**RECORD EXTRACTS**:
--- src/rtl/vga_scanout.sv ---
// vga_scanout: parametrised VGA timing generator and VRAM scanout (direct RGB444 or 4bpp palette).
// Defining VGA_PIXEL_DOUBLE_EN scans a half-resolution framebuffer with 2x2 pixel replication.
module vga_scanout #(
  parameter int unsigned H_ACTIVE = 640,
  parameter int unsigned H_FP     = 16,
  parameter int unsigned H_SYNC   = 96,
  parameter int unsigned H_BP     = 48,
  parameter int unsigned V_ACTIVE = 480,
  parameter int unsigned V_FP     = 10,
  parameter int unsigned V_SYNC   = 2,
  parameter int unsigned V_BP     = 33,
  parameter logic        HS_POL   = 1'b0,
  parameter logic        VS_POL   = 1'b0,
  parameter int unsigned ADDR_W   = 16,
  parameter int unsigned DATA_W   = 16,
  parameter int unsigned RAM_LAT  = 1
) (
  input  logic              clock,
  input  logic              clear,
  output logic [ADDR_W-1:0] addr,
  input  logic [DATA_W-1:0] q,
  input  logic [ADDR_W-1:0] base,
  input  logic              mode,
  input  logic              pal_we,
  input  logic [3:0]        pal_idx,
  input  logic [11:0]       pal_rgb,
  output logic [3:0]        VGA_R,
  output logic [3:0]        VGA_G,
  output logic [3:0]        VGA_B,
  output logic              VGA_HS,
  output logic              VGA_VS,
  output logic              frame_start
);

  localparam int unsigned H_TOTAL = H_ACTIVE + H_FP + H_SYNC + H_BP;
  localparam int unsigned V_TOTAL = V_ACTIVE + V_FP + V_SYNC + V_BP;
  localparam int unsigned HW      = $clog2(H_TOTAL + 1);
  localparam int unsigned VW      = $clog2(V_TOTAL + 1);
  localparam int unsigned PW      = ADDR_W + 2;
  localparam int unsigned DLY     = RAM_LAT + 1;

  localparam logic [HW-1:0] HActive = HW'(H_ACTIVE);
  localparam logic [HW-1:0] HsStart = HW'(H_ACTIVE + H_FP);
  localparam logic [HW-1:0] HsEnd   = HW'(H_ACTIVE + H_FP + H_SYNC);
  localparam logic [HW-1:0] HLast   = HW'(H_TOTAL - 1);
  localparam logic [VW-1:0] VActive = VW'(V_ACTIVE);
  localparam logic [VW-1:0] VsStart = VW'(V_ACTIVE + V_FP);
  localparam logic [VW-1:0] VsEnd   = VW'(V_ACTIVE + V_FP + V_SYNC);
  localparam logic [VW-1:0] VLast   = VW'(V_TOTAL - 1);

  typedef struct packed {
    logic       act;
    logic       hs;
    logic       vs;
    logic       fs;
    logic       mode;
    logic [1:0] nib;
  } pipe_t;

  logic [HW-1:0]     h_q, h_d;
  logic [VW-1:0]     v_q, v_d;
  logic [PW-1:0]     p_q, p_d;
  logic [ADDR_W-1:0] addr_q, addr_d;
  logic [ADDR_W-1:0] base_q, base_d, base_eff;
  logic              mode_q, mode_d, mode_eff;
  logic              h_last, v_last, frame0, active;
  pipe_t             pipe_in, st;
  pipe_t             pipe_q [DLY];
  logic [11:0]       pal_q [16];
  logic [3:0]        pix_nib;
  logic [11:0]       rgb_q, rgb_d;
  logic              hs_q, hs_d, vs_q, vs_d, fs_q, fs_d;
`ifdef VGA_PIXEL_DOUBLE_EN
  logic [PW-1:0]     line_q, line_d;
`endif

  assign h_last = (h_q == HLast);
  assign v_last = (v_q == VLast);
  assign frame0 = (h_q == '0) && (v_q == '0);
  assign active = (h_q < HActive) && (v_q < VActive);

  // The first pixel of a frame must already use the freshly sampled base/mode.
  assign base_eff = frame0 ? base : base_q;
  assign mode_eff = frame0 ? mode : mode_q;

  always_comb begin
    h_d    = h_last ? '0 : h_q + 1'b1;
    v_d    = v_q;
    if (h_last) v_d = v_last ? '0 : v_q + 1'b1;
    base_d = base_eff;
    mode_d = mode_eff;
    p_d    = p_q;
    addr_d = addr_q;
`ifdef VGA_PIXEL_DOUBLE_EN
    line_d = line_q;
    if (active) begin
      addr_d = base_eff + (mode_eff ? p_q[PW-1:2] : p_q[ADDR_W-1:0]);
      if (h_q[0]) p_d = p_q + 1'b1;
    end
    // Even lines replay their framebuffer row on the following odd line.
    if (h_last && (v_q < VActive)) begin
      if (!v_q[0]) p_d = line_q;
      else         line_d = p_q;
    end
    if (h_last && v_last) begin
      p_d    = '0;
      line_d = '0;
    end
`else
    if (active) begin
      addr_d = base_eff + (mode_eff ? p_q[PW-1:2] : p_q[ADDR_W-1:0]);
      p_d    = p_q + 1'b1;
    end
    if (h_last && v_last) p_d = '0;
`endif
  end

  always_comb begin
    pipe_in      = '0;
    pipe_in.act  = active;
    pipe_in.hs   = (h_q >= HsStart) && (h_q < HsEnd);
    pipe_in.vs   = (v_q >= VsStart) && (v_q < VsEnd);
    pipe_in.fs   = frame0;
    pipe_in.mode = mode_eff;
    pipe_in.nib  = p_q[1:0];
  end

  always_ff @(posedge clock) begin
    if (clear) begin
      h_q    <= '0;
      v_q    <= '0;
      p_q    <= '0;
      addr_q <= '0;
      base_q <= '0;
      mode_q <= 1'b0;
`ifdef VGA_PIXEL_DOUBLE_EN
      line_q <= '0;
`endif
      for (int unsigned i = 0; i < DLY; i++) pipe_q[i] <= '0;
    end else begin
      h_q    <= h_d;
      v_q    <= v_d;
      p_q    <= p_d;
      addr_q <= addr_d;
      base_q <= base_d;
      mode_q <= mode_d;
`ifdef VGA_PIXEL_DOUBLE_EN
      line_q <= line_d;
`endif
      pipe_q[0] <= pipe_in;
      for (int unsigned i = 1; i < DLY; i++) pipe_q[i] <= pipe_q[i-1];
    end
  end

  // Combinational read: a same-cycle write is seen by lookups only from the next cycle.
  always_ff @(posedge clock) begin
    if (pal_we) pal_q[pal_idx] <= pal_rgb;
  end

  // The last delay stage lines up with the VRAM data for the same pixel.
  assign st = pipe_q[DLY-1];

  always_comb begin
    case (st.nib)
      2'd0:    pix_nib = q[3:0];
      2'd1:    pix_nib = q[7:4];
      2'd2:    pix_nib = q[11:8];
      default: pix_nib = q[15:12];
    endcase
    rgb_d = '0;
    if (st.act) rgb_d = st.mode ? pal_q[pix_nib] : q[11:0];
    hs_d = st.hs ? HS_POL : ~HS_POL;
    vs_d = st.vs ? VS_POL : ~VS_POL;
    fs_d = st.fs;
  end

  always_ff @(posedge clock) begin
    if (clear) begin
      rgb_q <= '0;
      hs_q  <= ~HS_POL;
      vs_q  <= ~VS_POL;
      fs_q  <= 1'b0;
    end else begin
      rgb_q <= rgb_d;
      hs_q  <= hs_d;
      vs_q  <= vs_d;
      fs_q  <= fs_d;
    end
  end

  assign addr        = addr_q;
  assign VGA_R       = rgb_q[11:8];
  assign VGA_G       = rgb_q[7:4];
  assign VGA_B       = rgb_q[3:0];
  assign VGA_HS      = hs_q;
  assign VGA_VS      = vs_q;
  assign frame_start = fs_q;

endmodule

**EXERCISE**: Total lines with "else" in the records above: report that figure alone.

**RESULT OF THE TASK**: 4